Damit dieses Vorgehen auch Betreibern älterer Anlagen mit entsprechenden Dokumentationen offensteht, hat Aucotec zu EB ein Migrationskonzept entwickelt, das Bestandsdaten während ihrer Übernahme prüft, zum Teil ergänzt bzw. zusammenführt und so auf ein Digital-Twin-Level anhebt. Den Wert des Datenbestands für eine Chemieanlage bezifferte ein Aucotec-Kunde einmal auf rund fünf Millionen Euro. Sein Erhalt war ein wichtiger Grund, auf EB umzusteigen.
Vom Daten- zum Geschäftsmodell
Doch es ist nicht nur unnötig, den Wertverlust von Dokumentationen hinzunehmen, sondern auch, den Mehrwert nicht zu nutzen, den aktuelle, leicht zugängliche und verwertbare Bestandsdaten bieten. Mit dem Datenmodell in EB können z. B. aus Herstellern Full-Service-Anbieter werden. Wer kennt ein Produkt besser als sein Erzeuger? Und wo, wenn nicht in dem System, mit dem eine Anlage entwickelt wurde, sind die Daten dazu am präzisesten und umfassendsten? Ein Kompressoren-Hersteller etwa verkauft nicht mehr die Anlage, sondern die Druckluft. Er betreibt die Teilanlage selbst; sein Know-how, im Datenmodell manifestiert, ist dabei Garant für Qualität und Verlässlichkeit.
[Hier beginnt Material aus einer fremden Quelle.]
`src/rtl/mem_access_unit_if.sv`:
```
// -----------------------------------------------------------------------------
// mem_access_unit_if
// Split-handshake data bus between the memory access unit (master) and the
// data memory / cache (slave).
//
//   data_req      master->slave  request valid
//   data_wr       master->slave  1 = store, 0 = load
//   data_size     master->slave  0 byte, 1 half, 2 word
//   data_addr     master->slave  byte address (unmodified)
//   data_wstrb    master->slave  byte-lane write strobes
//   data_wdata    master->slave  lane-replicated store data
//   data_addr_ok  slave->master  request accepted this cycle
//   data_data_ok  slave->master  read data / write ack valid this cycle
//   data_rdata    slave->master  read data
//
// Handshake: a request transfers in a cycle where data_req && data_addr_ok.
// The response for an accepted request is a single-cycle data_data_ok pulse,
// which may coincide with data_addr_ok or arrive any number of cycles later.
// -----------------------------------------------------------------------------
interface mem_access_unit_if #(
    parameter int ADDR_W = 32
);
    logic              data_req;
    logic              data_wr;
    logic [1:0]        data_size;
    logic [ADDR_W-1:0] data_addr;
    logic [3:0]        data_wstrb;
    logic [31:0]       data_wdata;
    logic              data_addr_ok;
    logic              data_data_ok;
    logic [31:0]       data_rdata;

    modport master (
        output data_req, data_wr, data_size, data_addr, data_wstrb, data_wdata,
        input  data_addr_ok, data_data_ok, data_rdata
    );

    modport slave (
        input  data_req, data_wr, data_size, data_addr, data_wstrb, data_wdata,
        output data_addr_ok, data_data_ok, data_rdata
    );
endinterface

```
`src/rtl/mem_access_unit.sv`:
```
// -----------------------------------------------------------------------------
// mem_access_unit
// Memory stage between EX and WB. Accepts one op at a time from EX, checks
// alignment, issues the access on the split-handshake data bus, extracts and
// extends sub-word load data, encodes store strobes/data and hands a single
// result (or exception with fault address) to WB. A watchdog converts a
// missing data response into a bus-error exception.
//
// Ports:
//   clk, rst            clock, asynchronous active-high reset
//   flush               pipeline flush, highest priority
//   in_valid/in_ready   EX -> unit op handshake
//   in_op/in_addr/in_wdata/in_rf_we/in_rf_waddr   op fields from EX
//   bus                 data bus (master side)
//   out_valid/out_ready unit -> WB result handshake
//   out_rf_we/out_rf_waddr/out_rf_wdata           register write-back
//   out_exc/out_badvaddr                          exception code and address
//   dbg_state           current FSM state (IDLE=0, REQ=1, WAIT=2, RESP=3)
//
// Valid/ready: a transfer happens in a cycle where valid && ready are both
// high at the rising clock edge; the sender holds its payload stable while
// valid is high and ready is low. in_ready and out_valid never depend on
// in_valid or out_ready combinationally.
// -----------------------------------------------------------------------------
module mem_access_unit #(
    parameter int         ADDR_W   = 32,
    parameter int         TIMEOUT  = 255,
    parameter logic [4:0] EXC_ADEL = 5'h04,
    parameter logic [4:0] EXC_ADES = 5'h05,
    parameter logic [4:0] EXC_DBE  = 5'h07
) (
    input  logic              clk,
    input  logic              rst,
    input  logic              flush,

    input  logic              in_valid,
    output logic              in_ready,
    input  logic [3:0]        in_op,
    input  logic [ADDR_W-1:0] in_addr,
    input  logic [31:0]       in_wdata,
    input  logic              in_rf_we,
    input  logic [4:0]        in_rf_waddr,

    mem_access_unit_if.master bus,

    output logic              out_valid,
    input  logic              out_ready,
    output logic              out_rf_we,
    output logic [4:0]        out_rf_waddr,
    output logic [31:0]       out_rf_wdata,
    output logic [4:0]        out_exc,
    output logic [ADDR_W-1:0] out_badvaddr,

    output logic [1:0]        dbg_state
);

    localparam logic [3:0] OP_NONE = 4'd0;
    localparam logic [3:0] OP_LW   = 4'd1;
    localparam logic [3:0] OP_LH   = 4'd2;
    localparam logic [3:0] OP_LHU  = 4'd3;
    localparam logic [3:0] OP_LB   = 4'd4;
    localparam logic [3:0] OP_LBU  = 4'd5;
    localparam logic [3:0] OP_SW   = 4'd6;
    localparam logic [3:0] OP_SH   = 4'd7;
    localparam logic [3:0] OP_SB   = 4'd8;

    localparam int WD_W = (TIMEOUT < 2) ? 1 : $clog2(TIMEOUT + 1);

    typedef enum logic [1:0] {
        S_IDLE = 2'd0,
        S_REQ  = 2'd1,
        S_WAIT = 2'd2,
        S_RESP = 2'd3
    } state_t;

    // ------------------------------------------------------------------
    // Op decode helpers
    // ------------------------------------------------------------------
    function automatic logic op_is_load(input logic [3:0] op);
        return (op == OP_LW) || (op == OP_LH) || (op == OP_LHU) ||
               (op == OP_LB) || (op == OP_LBU);
    endfunction

    function automatic logic op_is_store(input logic [3:0] op);
        return (op == OP_SW) || (op == OP_SH) || (op == OP_SB);
    endfunction

    function automatic logic [1:0] op_size(input logic [3:0] op);
        case (op)
            OP_LW, OP_SW:         return 2'd2;
            OP_LH, OP_LHU, OP_SH: return 2'd1;
            default:              return 2'd0;
        endcase
    endfunction

    function automatic logic op_misaligned(input logic [3:0] op, input logic [1:0] lo);
        case (op)
            OP_LW, OP_SW:         return lo != 2'b00;
            OP_LH, OP_LHU, OP_SH: return lo[0];
            default:              return 1'b0;
        endcase
    endfunction

    // Little-endian lane select followed by sign/zero extension.
    function automatic logic [31:0] load_extract(input logic [3:0] op, input logic [1:0] lo,
                                                 input logic [31:0] rdata);
        logic [7:0]  b;
        logic [15:0] h;
        case (lo)
            2'd0:    b = rdata[7:0];
            2'd1:    b = rdata[15:8];
            2'd2:    b = rdata[23:16];
            default: b = rdata[31:24];
        endcase
        h = lo[1] ? rdata[31:16] : rdata[15:0];
        case (op)
            OP_LB:   return {{24{b[7]}}, b};
            OP_LBU:  return {24'h0, b};
            OP_LH:   return {{16{h[15]}}, h};
            OP_LHU:  return {16'h0, h};
            default: return rdata;
        endcase
    endfunction

    function automatic logic [3:0] store_strb(input logic [3:0] op, input logic [1:0] lo);
        case (op)
            OP_SB:   return 4'b0001 << lo;
            OP_SH:   return 4'b0011 << lo;
            OP_SW:   return 4'b1111;
            default: return 4'b0000;
        endcase
    endfunction

    function automatic logic [31:0] store_data(input logic [3:0] op, input logic [31:0] wd);
        case (op)
            OP_SB:   return {4{wd[7:0]}};
            OP_SH:   return {2{wd[15:0]}};
            OP_SW:   return wd;
            default: return 32'h0;
        endcase
    endfunction

    // ------------------------------------------------------------------
    // State
    // ------------------------------------------------------------------
    state_t            state_q, state_d;
    logic              orphan_q, orphan_d;   // one outstanding response to discard
    logic [WD_W-1:0]   wd_q, wd_d;

    logic [3:0]        op_q, op_d;
    logic [ADDR_W-1:0] addr_q, addr_d;
    logic [31:0]       wdata_q, wdata_d;
    logic              rf_we_q, rf_we_d;
    logic [4:0]        rf_waddr_q, rf_waddr_d;

    logic              res_we_q, res_we_d;
    logic [31:0]       res_wdata_q, res_wdata_d;
    logic [4:0]        res_exc_q, res_exc_d;
    logic [ADDR_W-1:0] res_bad_q, res_bad_d;

    logic              accept;
    logic              req_active;
    logic              bus_fire;
    logic              capture;

    assign in_ready   = (state_q == S_IDLE) && !flush && !rst;
    assign accept     = in_valid && in_ready;
    // An orphaned response must drain before a new request goes out, so the
    // next data_ok can be attributed unambiguously.
    assign req_active = (state_q == S_REQ) && !orphan_q;
    assign bus_fire   = req_active && bus.data_addr_ok;

    always_ff @(posedge clk or posedge rst) begin
        if (rst) begin
            state_q     <= S_IDLE;
            orphan_q    <= 1'b0;
            wd_q        <= '0;
            op_q        <= OP_NONE;
            addr_q      <= '0;
            wdata_q     <= '0;
            rf_we_q     <= 1'b0;
            rf_waddr_q  <= '0;
            res_we_q    <= 1'b0;
            res_wdata_q <= '0;
            res_exc_q   <= '0;
            res_bad_q   <= '0;
        end else begin
            state_q     <= state_d;
            orphan_q    <= orphan_d;
            wd_q        <= wd_d;
            op_q        <= op_d;
            addr_q      <= addr_d;
            wdata_q     <= wdata_d;
            rf_we_q     <= rf_we_d;
            rf_waddr_q  <= rf_waddr_d;
            res_we_q    <= res_we_d;
            res_wdata_q <= res_wdata_d;
            res_exc_q   <= res_exc_d;
            res_bad_q   <= res_bad_d;
        end
    end

    always_comb begin
        state_d     = state_q;
        orphan_d    = orphan_q;
        wd_d        = wd_q;
        op_d        = op_q;
        addr_d      = addr_q;
        wdata_d     = wdata_q;
        rf_we_d     = rf_we_q;
        rf_waddr_d  = rf_waddr_q;
        res_we_d    = res_we_q;
        res_wdata_d = res_wdata_q;
        res_exc_d   = res_exc_q;
        res_bad_d   = res_bad_q;
        capture     = 1'b0;

        // The first data_ok after an abandoned request belongs to that request.
        if (orphan_q && bus.data_data_ok) begin
            orphan_d = 1'b0;
        end

        case (state_q)
            S_IDLE: begin
                if (accept) begin
                    op_d       = in_op;
                    addr_d     = in_addr;
                    wdata_d    = in_wdata;
                    rf_we_d    = in_rf_we;
                    rf_waddr_d = in_rf_waddr;
                    if (!op_is_load(in_op) && !op_is_store(in_op)) begin
                        res_we_d    = in_rf_we;
                        res_wdata_d = 32'(in_addr);
                        res_exc_d   = '0;
                        res_bad_d   = '0;
                        state_d     = S_RESP;
                    end else if (op_misaligned(in_op, in_addr[1:0])) begin
                        res_we_d    = 1'b0;
                        res_wdata_d = '0;
                        res_exc_d   = op_is_load(in_op) ? EXC_ADEL : EXC_ADES;
                        res_bad_d   = in_addr;
                        state_d     = S_RESP;
                    end else begin
                        state_d = S_REQ;
                    end
                end
            end

            S_REQ: begin
                if (flush) begin
                    // A request accepted this cycle without its response leaves
                    // a response in flight that must be discarded later.
                    if (bus_fire && !bus.data_data_ok) begin
                        orphan_d = 1'b1;
                    end
                    state_d = S_IDLE;
                end else if (bus_fire) begin
                    if (bus.data_data_ok) begin
                        capture = 1'b1;
                        state_d = S_RESP;
                    end else begin
                        wd_d    = '0;
                        state_d = S_WAIT;
                    end
                end
            end

            S_WAIT: begin
                wd_d = wd_q + WD_W'(1);
                if (flush) begin
                    if (!bus.data_data_ok) begin
                        orphan_d = 1'b1;
                    end
                    state_d = S_IDLE;
                end else if (bus.data_data_ok) begin
                    capture = 1'b1;
                    state_d = S_RESP;
                end else if (wd_q == WD_W'(TIMEOUT)) begin
                    res_we_d    = 1'b0;
                    res_wdata_d = '0;
                    res_exc_d   = EXC_DBE;
                    res_bad_d   = addr_q;
                    orphan_d    = 1'b1;
                    state_d     = S_RESP;
                end
            end

            S_RESP: begin
                if (flush || out_ready) begin
                    state_d = S_IDLE;
                end
            end

            default: state_d = S_IDLE;
        endcase

        if (capture) begin
            if (op_is_load(op_q)) begin
                res_we_d    = rf_we_q;
                res_wdata_d = load_extract(op_q, addr_q[1:0], bus.data_rdata);
            end else begin
                res_we_d    = 1'b0;
                res_wdata_d = '0;
            end
            res_exc_d = '0;
            res_bad_d = '0;
        end
    end

    // ------------------------------------------------------------------
    // Outputs: bus fields only carry data while a request is driven,
    // result fields only while the result is presented.
    // ------------------------------------------------------------------
    assign bus.data_req   = req_active;
    assign bus.data_wr    = req_active && op_is_store(op_q);
    assign bus.data_size  = req_active ? op_size(op_q) : 2'd0;
    assign bus.data_addr  = req_active ? addr_q : '0;
    assign bus.data_wstrb = req_active ? store_strb(op_q, addr_q[1:0]) : 4'h0;
    assign bus.data_wdata = req_active ? store_data(op_q, wdata_q) : 32'h0;

    assign out_valid    = (state_q == S_RESP);
    assign out_rf_we    = out_valid && res_we_q;
    assign out_rf_waddr = out_valid ? rf_waddr_q : 5'd0;
    assign out_rf_wdata = out_valid ? res_wdata_q : 32'h0;
    assign out_exc      = out_valid ? res_exc_q : 5'd0;
    assign out_badvaddr = out_valid ? res_bad_q : '0;

    assign dbg_state = state_q;

endmodule

```
`src/flat_wrapper.sv`:
```
// flat-port wrapper written by rule: the top's interface ports become plain ports
module mem_access_unit_flat 
#(
    parameter int         ADDR_W   = 32,
    parameter int         TIMEOUT  = 255,
    parameter logic [4:0] EXC_ADEL = 5'h04,
    parameter logic [4:0] EXC_ADES = 5'h05,
    parameter logic [4:0] EXC_DBE  = 5'h07
)
  (clk, rst, flush, in_valid, in_ready, in_op, in_addr, in_wdata, in_rf_we, in_rf_waddr, out_valid, out_ready, out_rf_we, out_rf_waddr, out_rf_wdata, out_exc, out_badvaddr, dbg_state, bus_data_req, bus_data_wr, bus_data_size, bus_data_addr, bus_data_wstrb, bus_data_wdata, bus_data_addr_ok, bus_data_data_ok, bus_data_rdata);
  mem_access_unit_if #(.ADDR_W(ADDR_W)) bus_i ();
  input  logic clk;
  input  logic rst;
  input  logic flush;
  input  logic in_valid;
  output logic in_ready;
  input  logic [3:0] in_op;
  input  logic [ADDR_W-1:0] in_addr;
  input  logic [31:0] in_wdata;
  input  logic in_rf_we;
  input  logic [4:0] in_rf_waddr;
  output logic out_valid;
  input  logic out_ready;
  output logic out_rf_we;
  output logic [4:0] out_rf_waddr;
  output logic [31:0] out_rf_wdata;
  output logic [4:0] out_exc;
  output logic [ADDR_W-1:0] out_badvaddr;
  output logic [1:0] dbg_state;
  output wire logic [$bits(bus_i.data_req)-1:0] bus_data_req;
  output wire logic [$bits(bus_i.data_wr)-1:0] bus_data_wr;
  output wire logic [$bits(bus_i.data_size)-1:0] bus_data_size;
  output wire logic [$bits(bus_i.data_addr)-1:0] bus_data_addr;
  output wire logic [$bits(bus_i.data_wstrb)-1:0] bus_data_wstrb;
  output wire logic [$bits(bus_i.data_wdata)-1:0] bus_data_wdata;
  input wire logic [$bits(bus_i.data_addr_ok)-1:0] bus_data_addr_ok;
  input wire logic [$bits(bus_i.data_data_ok)-1:0] bus_data_data_ok;
  input wire logic [$bits(bus_i.data_rdata)-1:0] bus_data_rdata;
  assign bus_data_req = bus_i.data_req;
  assign bus_data_wr = bus_i.data_wr;
  assign bus_data_size = bus_i.data_size;
  assign bus_data_addr = bus_i.data_addr;
  assign bus_data_wstrb = bus_i.data_wstrb;
  assign bus_data_wdata = bus_i.data_wdata;
  assign bus_i.data_addr_ok = bus_data_addr_ok;
  assign bus_i.data_data_ok = bus_data_data_ok;
  assign bus_i.data_rdata = bus_data_rdata;
  mem_access_unit #(.ADDR_W(ADDR_W), .TIMEOUT(TIMEOUT), .EXC_ADEL(EXC_ADEL), .EXC_ADES(EXC_ADES), .EXC_DBE(EXC_DBE)) u_core (.clk(clk), .rst(rst), .flush(flush), .in_valid(in_valid), .in_ready(in_ready), .in_op(in_op), .in_addr(in_addr), .in_wdata(in_wdata), .in_rf_we(in_rf_we), .in_rf_waddr(in_rf_waddr), .bus(bus_i), .out_valid(out_valid), .out_ready(out_ready), .out_rf_we(out_rf_we), .out_rf_waddr(out_rf_waddr), .out_rf_wdata(out_rf_wdata), .out_exc(out_exc), .out_badvaddr(out_badvaddr), .dbg_state(dbg_state));
endmodule
```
Der Gesamtanlagenbetreiber wird deutlich entlastet und setzt mit höherer Wahrscheinlichkeit auch künftig auf diesen Lieferanten.
Aucotecs EntwicklerInnen haben zudem EB mit einer Webservice-Technologie ausgestattet, die es erlaubt, das System mit browserbasierten Frontend-Produkten für individuelle Spezialaufgaben zu ergänzen, also Apps, die Möglichkeiten für weitere Geschäftsmodelle eröffnen. Hier kommt wieder die SSoT, das zentrale Datenmodell zum Tragen, das die Objekte direkt nutzbar macht, auch für Analysen und KI-Einsatz.
So lassen sich per App Wartungsvorgänge unterstützen oder Ist-Zustände in der Anlage aufnehmen und daraus Optimierungsangebote für den Betreiber entwickeln. Auch Monitoring für bestimmte Zielgruppen ist möglich oder die Unterstützung von Predictive Maintenance. Dazu ist EB in der Lage, weil das System auch abstrakte Objekte, sogenannte Interpretationen, die in herkömmlichen Dokumenten gar nicht auftauchen, verwaltet. Etwa Messtypen zur funktionalen Beschreibung eines Sensors. Damit lässt sich ein Predictive-Maintenance-System automatisiert in die Lage versetzen, Zustandsdaten aus der laufenden Anlage richtig zu interpretieren. Bei Zigtausenden Signalen ein enormer Zeitgewinn.
„Sofern der Digital Twin ein lebendiges Abbild bleibt, mit ‚seiner‘ Anlage mitwächst, lässt sich daraus eine Menge Mehrwert schöpfen, statt dass sich der Wert in der Dokumentation erschöpft“, so das Fazit von Reinhard Knapp.